* _Instructions to follow_
Copy out the data line by line exactly, from its start to the line bearing "[synth_stat cells (12+ instances only)]", inclusive.

* _Dataset entries_
======
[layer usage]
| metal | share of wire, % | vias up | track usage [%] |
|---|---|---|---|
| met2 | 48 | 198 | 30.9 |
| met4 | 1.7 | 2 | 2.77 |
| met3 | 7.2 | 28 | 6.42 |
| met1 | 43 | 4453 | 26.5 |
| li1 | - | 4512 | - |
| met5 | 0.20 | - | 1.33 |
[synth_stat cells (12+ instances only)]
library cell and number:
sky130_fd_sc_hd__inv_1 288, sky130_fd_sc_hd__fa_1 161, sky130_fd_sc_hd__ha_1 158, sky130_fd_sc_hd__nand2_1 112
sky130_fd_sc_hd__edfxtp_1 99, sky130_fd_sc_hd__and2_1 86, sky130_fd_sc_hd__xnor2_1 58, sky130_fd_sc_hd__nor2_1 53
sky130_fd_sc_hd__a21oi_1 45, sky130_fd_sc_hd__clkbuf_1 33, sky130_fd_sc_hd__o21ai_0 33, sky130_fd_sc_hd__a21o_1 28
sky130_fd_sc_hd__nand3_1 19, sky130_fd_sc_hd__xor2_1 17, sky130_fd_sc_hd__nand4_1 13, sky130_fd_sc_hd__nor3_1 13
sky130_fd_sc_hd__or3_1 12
===== design/flow/run.sh =====
#!/bin/bash
# OpenROAD 26Q1-2900-gdf79404cd8, Yosys 0.63+post, stock flow scripts
make -C /OpenROAD-flow-scripts/flow DESIGN_CONFIG=/design/flow/config.mk WORK_HOME=/design/flow/orfs finish

===== design/flow/config.mk =====
export PLATFORM = sky130hd
export DESIGN_NAME = data_memory
export DESIGN_NICKNAME = data_memory
export VERILOG_FILES = /design/flow/design.v
export SDC_FILE = /design/flow/constraint.sdc
export NUM_CORES = 4
export LEC_CHECK = 1
export CORE_UTILIZATION = 40
export SYNTH_MEMORY_MAX_BITS = 65536

===== design/flow/constraint.sdc =====
current_design data_memory

set clk_period 112.2
set clk_io_pct 0.2

create_clock -name clk0 -period $clk_period [get_ports {clock}]

set non_clock_inputs [all_inputs -no_clocks]
set_input_delay [expr $clk_period * $clk_io_pct] -clock clk0 $non_clock_inputs
set_output_delay [expr $clk_period * $clk_io_pct] -clock clk0 [all_outputs]

===== design/flow/design.v =====
module data_memory(Mem_read,Mem_write,Mem_write_data,Mem_read_data,Mem_add,clock,reset);
input Mem_read,Mem_write;
input [15:0] Mem_write_data,Mem_add;
output reg [15:0] Mem_read_data;
input clock,reset;
parameter mem_size=512;
reg [15:0] datamem [mem_size-1:0];
integer i;
always @(posedge clock)
begin
if(reset)
begin
for(i=0;i<mem_size-1;i=i+1)
datamem[i]<=16'b0;
end
else
begin
if(Mem_write)
datamem[Mem_add]<=Mem_write_data;
end
end
always @(Mem_read,Mem_add)
begin
if(Mem_read)
Mem_read_data=datamem[Mem_add];
else
Mem_read_data=16'bz;
end
endmodule

==> out/qor.yml <==
run_status:
  run_status: "completed"
clock_tree:
  cts.root.buffer_cell: "clkbuf_16"
  cts_resized: 0
  cts_tree: "built"
  cts.path.max_buffers: 4
  worst_setup_hold_path_clk_slew_ns: 0.06
  total_setup_buffers_inserted_after_cts: 0
  clock-sinks: 8192
  ctsHtreeMaxLevel: 6
  hold_buffers: 0
  cts_buffers: 846
routing:
  drc: 0
  detail_route.wirelength_um: 1260000
  via_count: 228000
  dr.pass1.iters: 6
  via_per_inst: 6.11
  final_antenna_net_count: 0
  routed_wire_length_per_instance_um: 33.8
  first_iter_violations: 18500
synthesis:
  edf_count: 8192
  ys_seq_elements: 8192
  synth_chip_area_um2: 377000
  dominantRegCellSynth: "edfxtp_1"
  ys_seq_share_pct: 65.2
  ys_types: 72
  synth_async_sr_flop_share_pct: 0
  yosys_warnings: 2
  area_of_the_mapped_netlist_um2: 377000
  yosys_cells: 25600
  syn_area_per_cell_um2: 14.8
  synthCells: 25600
floorplan:
  core_area_um2: 940000
  initial_core_util_pct: 40.2
  design.portCount: 52
  die_h_um: 973
  rows: 356
  die_x_um: 973
  die_area_um2: 948000
global_routing:
  grt_pass1_vias: 235000
  track_usage_pct: 28.5
  wire_length_of_the_first_global_routing_pass_um: 1780000
  grt_remaining_overflow: 0
  grt_start_max_net_pins: 239
  antenna_found_initial: 93
worst_hold_path:
  worstHoldStart: "Mem_write_data[10]"
  hold_path_class: "in -> reg"
  timing.hold.worst_path_depth: 2
  holdPathEnd: "datamem[36][10]$_SDFFCE_PN0P_"
power_and_ir_drop:
  power.leakage_nw: 170
  power.density_nw_per_um2: 16.2
  power.share.sequential_pct: 52.7
  max-vdd-ir-drop_uv: 21.5
  share_comb_of_total_power_pct: 7.9
  switching_power_mw: 1.60
  cellInternalPower_mw: 5.12
  sw_frac_of_total_pct: 23.9
  share_clk_of_total_power_pct: 39.4
timing:
  fmax_mhz: 18.3
  timing.slew.headroom_pct: 12.9
  period_used_pct: 48.8
  report.final.hold_viol_count: 0
  tightest_slew_ns: 1.30
  finalWorstPathRequiredPeriod_ns: 54.70
  slew_viol_final: 0
  timing.setup.tns_ns: 0
  grt_setup_unrepaired: "false"
  finish_stage_setup_viols: 0
  final.hold.worst_slack_ns: 21.78
final_layout:
  regMostFlops: "datamem"
  final_layout_size_suffix_gt1_share_pct: 16.9
  largest_register_ffs: 8192
  area.growth.synth_to_final_pct: 10.1
  largest_registers: "datamem x8192"
  most-common-layout-cells: "and3_1 (8,233), edfxtp_1 (8,192), mux4_2 (1,610)"
  layout_top_cell_excl_fill_tap: "and3_1"
critical_path:
  startpoint_type_of_the_worst_setup_path: "primary input"
  critical_path.endpoint_type: "output pin"
  critical_path_arrival_ns: 32.26
  path_class: "in -> out"
  critPathMaxFanout: 50
  critPathRequiredTime_ns: 89.76
placed_design:
  port-buffer-count: 43
  detailed_place_hpwl_um: 763000
  gpl.final_weighted_congestion: 0.979
run:
  max-cap-violations: 0
  warnings: 139
-- metrics by stage --
| step | power, mW | cells | setup WS [ns] | cell area [um^2] | utilization, % |
|---|---|---|---|---|---|
| after floorplan | 3.89 | 25600 | 64.99 | 377000 | - |
| after global placement | 4.12 | 35700 | 57.66 | 390000 | 41.5 |
| after detailed placement | 4.13 | 35700 | 57.69 | 390000 | 41.5 |
| after CTS | 6.74 | 37300 | 57.68 | 415000 | 44.2 |
| after global routing | 6.89 | 37300 | 57.35 | 415000 | 44.2 |
| final | 6.73 | 37400 | 57.50 | 415000 | 44.2 |
-- power groups by stage --
stage / clock [mW] / sequential (mW) / combinational [mW]
4_1_cts: 2.67 / 3.55 / 0.522
5_1_grt: 2.78 / 3.56 / 0.550
6_report: 2.65 / 3.55 / 0.529
-- cells in the mapped netlist (174+ instances only) --
library cell	instances	area (um^2)
a221oi_1	174	1520
nand2_1	249	935
clkbuf_1	3060	11500
o22ai_1	223	1400
a21o_1	512	3840
and3_1	8234	51500
a22oi_1	344	2580
buf_2	416	2080
mux4_2	1610	36300
edfxtp_1	8192	246000
a21oi_1	185	926
mux2i_1	949	9500
-- metal layers --
metal  vias up  track usage (%)  wire length, um
met5         -             4.63             5470
met4       138             12.3            71300
met3      2508             21.8           226000
met2     13600             39.6           555000
met1    114000             33.2           403000
li1      97800                -                -
==> flow/design.v <==
module RegisterFile
(data_read0, 
data_read1, 
data_write, 
data_read0_address, 
data_read1_address, 
data_write_address, 
clock,
reg_write_enable);
input [15:0] data_write;
input [2:0] data_read0_address, data_read1_address, data_write_address;
input clock, reg_write_enable;
output [15:0] data_read0, data_read1;
reg [15:0] regfile [7:0];
integer i;
initial
begin
for (i = 0; i < 7; i = i + 1) begin
            regfile[i] = 16'b0;
end
end
always @(posedge clock)
begin
if(reg_write_enable)
regfile[data_write_address]<=data_write;
end
assign data_read0=regfile[data_read0_address];
assign data_read1=regfile[data_read1_address];
endmodule
==> flow/constraint.sdc <==
current_design RegisterFile

set clk_period 4.4
set clk_io_pct 0.2

create_clock -name clk0 -period $clk_period [get_ports {clock}]

set non_clock_inputs [all_inputs -no_clocks]
set_input_delay [expr $clk_period * $clk_io_pct] -clock clk0 $non_clock_inputs
set_output_delay [expr $clk_period * $clk_io_pct] -clock clk0 [all_outputs]
[/design/flow/run.sh]
#!/bin/bash
# OpenROAD 26Q1-2900-gdf79404cd8, Yosys 0.63+post, stock flow scripts
make -C /OpenROAD-flow-scripts/flow DESIGN_CONFIG=/design/flow/config.mk WORK_HOME=/design/flow/orfs finish
[/design/flow/config.mk]
export PLATFORM = sky130hd
export DESIGN_NAME = ID_EX_reg
export DESIGN_NICKNAME = ID_EX_reg
export VERILOG_FILES = /design/flow/design.v
export SDC_FILE = /design/flow/constraint.sdc
export NUM_CORES = 4
export LEC_CHECK = 1
export CORE_UTILIZATION = 40
[/design/flow/design.v]
module ID_EX_reg(WB_in,Mem_in,Ex_in,data_read1_in,data_read2_in,
PC_plus_1_in,Zero_pad_in_ID_EX,
Dest_in_ID_EX,src1_in,src2_in,sign_ext6_in,
valid_in,opcode_in,
WB_out,Mem_out,Ex_out, data_read1_out,data_read2_out,Zero_pad_out_ID_EX,
Dest_out_ID_EX,
PC_plus_1_out,clock,reset,src1_out,
src2_out,sign_ext6_out,opcode_out,valid_out);
input [2:0] WB_in;
input [1:0] Mem_in;
input [3:0] Ex_in;
input [15:0] data_read1_in,data_read2_in,PC_plus_1_in,Zero_pad_in_ID_EX;
input clock,reset;
input [2:0] Dest_in_ID_EX;
input [3:0] src1_in,src2_in;
input [15:0] sign_ext6_in;
input [3:0] opcode_in;
input valid_in;
output reg [2:0] WB_out;
output reg [1:0] Mem_out;
output reg [3:0] Ex_out;
output reg [15:0] data_read1_out,data_read2_out,PC_plus_1_out,Zero_pad_out_ID_EX;
output reg [2:0] Dest_out_ID_EX;
output reg [3:0] src1_out,src2_out;
output reg [15:0] sign_ext6_out;
output reg [3:0] opcode_out;
output reg valid_out;
initial
begin
WB_out=3'b0;
Mem_out=2'b0;
Ex_out= 4'b0;
data_read1_out=16'b0;
data_read2_out=16'b0;
PC_plus_1_out=16'b0;
Zero_pad_out_ID_EX = 16'b0;
Dest_out_ID_EX = 3'b0;
src1_out=4'b0;
src2_out=4'b0;
sign_ext6_out=16'b0;
valid_out=1'b0;
opcode_out=4'b0;
end
always @(posedge clock)
begin
if(reset)
begin
WB_out<=3'b0;
Mem_out<=2'b0;
Ex_out<= 4'b0;
data_read1_out<=16'b0;
data_read2_out<=16'b0;
PC_plus_1_out<=16'b0;
src1_out<=4'b0;
src2_out<=4'b0;
Zero_pad_out_ID_EX <= 16'b0;
Dest_out_ID_EX <= 3'b0;
sign_ext6_out<=16'b0;
valid_out<=1'b0;
opcode_out<=4'b0;
end
else
begin
WB_out<=WB_in;
Mem_out<=Mem_in;
Ex_out<=Ex_in;
data_read1_out<=data_read1_in;
data_read2_out<=data_read2_in;
PC_plus_1_out<=PC_plus_1_in;
Zero_pad_out_ID_EX <= Zero_pad_in_ID_EX;
Dest_out_ID_EX <= Dest_in_ID_EX;
src1_out<=src1_in;
src2_out<=src2_in;
sign_ext6_out<=sign_ext6_in;
valid_out<=valid_in;
opcode_out<=opcode_in;
end
end
endmodule
[/design/flow/constraint.sdc]
current_design ID_EX_reg

set clk_period 1.0
set clk_io_pct 0.2

create_clock -name clk0 -period $clk_period [get_ports {clock}]

set non_clock_inputs [all_inputs -no_clocks]
set_input_delay [expr $clk_period * $clk_io_pct] -clock clk0 $non_clock_inputs
set_output_delay [expr $clk_period * $clk_io_pct] -clock clk0 [all_outputs]
==> results_dict.tcl <==
# place-and-route summary
set metrics [dict create \
    internal_power_mw 6.563 \
    worstSetupPathType "reg -> out" \
    hold_class "in -> reg" \
    antenna_found_initial 0 \
    grt_start_max_net_pins 52 \
    ys_sh_xor 0 \
    timing.final.crit_share 0.9682 \
    gp_congestion 0.7452 \
    clockPowerShare 0.353 \
    path_max_fanout 1 \
    synth_top_area_share 0.7401 \
    rows 30 \
    ctsHoldBuffers 0 \
    place_inst 520 \
    drive_above_1_share 0.3000 \
    topCellsByArea "dfxtp_1, nor2b_1, buf_6" \
    leakage_nw 2.167 \
    synth_stat.cells 221 \
    core_um2 6832 \
    numCtsBuffers 9 \
    cts_max_level 3 \
    fa_ha_area_frac 0 \
    drt_iter0_drc 40 \
    grt_pass1_vias 2006 \
    vias 2138 \
    ys_warn_count 1 \
    postSynthSeqShare 0.7401 \
    required_ns 0.80 \
    die_h_um 86.27 \
    die_w_um 86.27 \
    logic_family "simple AND/OR/NAND/NOR gates" \
    warning_count 27 \
    cap_violations 0 \
    synthCells 221 \
    switching_share 0.1915 \
    sequentialPowerShare 0.548 \
    synth.distinct_cells 5 \
    cts-root-buf "clkbuf_8" \
    synth_top_cell_by_area "dfxtp_1" \
    fp_util 0.4158 \
    slowest_delay_ns 0.32 \
    finalSetupTns_ns 0 \
    syn_avg_cell_area_um2 12.85 \
    ys_sh_simple 0.2313 \
    chip_area_um2 7442 \
    muxShareOfSynthArea 0 \
    cp-end-kind "output pin" \
    crit_chain "buf_6" \
    hpwl_mm 5.176 \
    power_mw 8.118 \
    cellPowerDensity_nw_per_um2 1703 \
    grt_pass1_wl_mm 10.09 \
    cts_sinks 105 \
    grtUsageTotal 0.1838 \
    setup_viol 0 \
    ys_area_um2 2840 \
    first_pass_iters 3 \
    finalHoldViolations 0 \
    rsz0062_at_grt "yes" \
    syn_to_final_growth_pct 67.84 \
    synth_flops 105 \
    slew_headroom 0.8529 \
    syn_area_um2 2840 \
    grt-ovfl-total 0 \
    crit_slowest_cell "dfxtp_2" \
    postRouteAntennaNets 0 \
    slew_violations 0 \
    peakVddDrop_uv 764.3 \
    cts_tree "built" \
    wl_per_cell_um 12.85 \
    post_cts_buffers 0 \
    wl_mm 6.885 \
    outcome "complete, no violations" \
    aoi_share 0 \
    placed_cell_area_um2 5049 \
    startpoint_type "register" \
    cpLargestDelayFamily "flip-flops" \
    drc_errors 0 \
    final.min_clock_period_ns 0.9682 \
    numPortBuffers 211 \
    diodes 0 \
    comb_power_share 0.099 \
    ios 212 \
    clk_transition_reported_paths_ns 0.09 \
    hold_slack_ns 0.2611 \
    tightest_slew_ns 0.2206 \
    path_buffers 1 \
    final_cell_count_no_fill 536 \
    cp.arrival_ns 0.77 \
    clockBufferDepth 2 \
    timing.fmax_ghz 1.033 \
    avgViaCountPerCell 3.989 \
    final_cell_area_um2 4767 \
    switchingPower_mw 1.555 \
]
[through the flow]
stage               utilization  setup WS [ns]
floorplan                     -         0.3420
global placement         0.7390       0.001731
detailed placement       0.7390       0.001212
CTS                      0.6965       0.008858
global route             0.6978       -0.01443
finish                   0.6978        0.03183
[cell type report]
class,count,area (µm²)
sequential,105,2111
timing repair buffer,214,1650
fill,551,2064
clock inverter,5,77.57
tap,96,120.1
multi-input combinational,105,656.9
clock buffer,11,151.4
[Yosys cell counts]
cell	n
buf_4	3
buf_2	5
dfxtp_1	105
buf_6	3
nor2b_1	105
[worst paths after layout]
| path | startpoint | end | cells past startpoint |
|---|---|---|---|
| setup / recovery | PC_plus_1_out[4]$_SDFF_PP0_ | PC_plus_1_out[4] | 1 |
| hold / removal | reset | sign_ext6_out[5]$_SDFF_PP0_ | 3 |
[layout by cell type, fill, tap and decap left out, drive strengths merged]
master / n
buf: 109
clkbuf: 11
dfxtp: 105
clkinv: 2
nor2b: 105
bufinv: 2
clkdlybuf4s50: 105
clkinvlp: 1
[routing by layer]
metal  GRT usage  vias to the layer above  wire [µm]
met5           0                        -          0
met2      0.2987                      134       3157
met1      0.2319                      912       2677
met3     0.08502                        9        940
met4     0.03788                        0        110
li1            -                     1083          -
[power groups by stage]
stage	combinational [mW]	clock, mW	sequential (mW)
final	0.808	2.86	4.45
after CTS	0.821	2.94	4.45
after global routing	0.890	3.10	4.47
[sequential cells by signal, summed over array words and instances (netlist names), 4 cells and up]
signal and cells:
PC_plus_1_out 16, data_read1_out 16, Ex_out 4, data_read2_out 16, opcode_out 4, Zero_pad_out_ID_EX 16
src1_out 4, src2_out 4, sign_ext6_out 16
[repair_timing]
| item | 4_1_cts | 5_1_grt |
|---|---|---|
| resized | 331 | 3 |
| pin swaps | 0 | 0 |
| setup endpoints to repair | 105 | 22 |
[cell families after synthesis]
family | after synthesis
buffers and inverters | 11
DFF | 105
and+or+nand+nor | 105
======
* _Finished task_
[layer usage]
| metal | share of wire, % | vias up | track usage [%] |
|---|---|---|---|
| met2 | 48 | 198 | 30.9 |
| met4 | 1.7 | 2 | 2.77 |
| met3 | 7.2 | 28 | 6.42 |
| met1 | 43 | 4453 | 26.5 |
| li1 | - | 4512 | - |
| met5 | 0.20 | - | 1.33 |
[synth_stat cells (12+ instances only)]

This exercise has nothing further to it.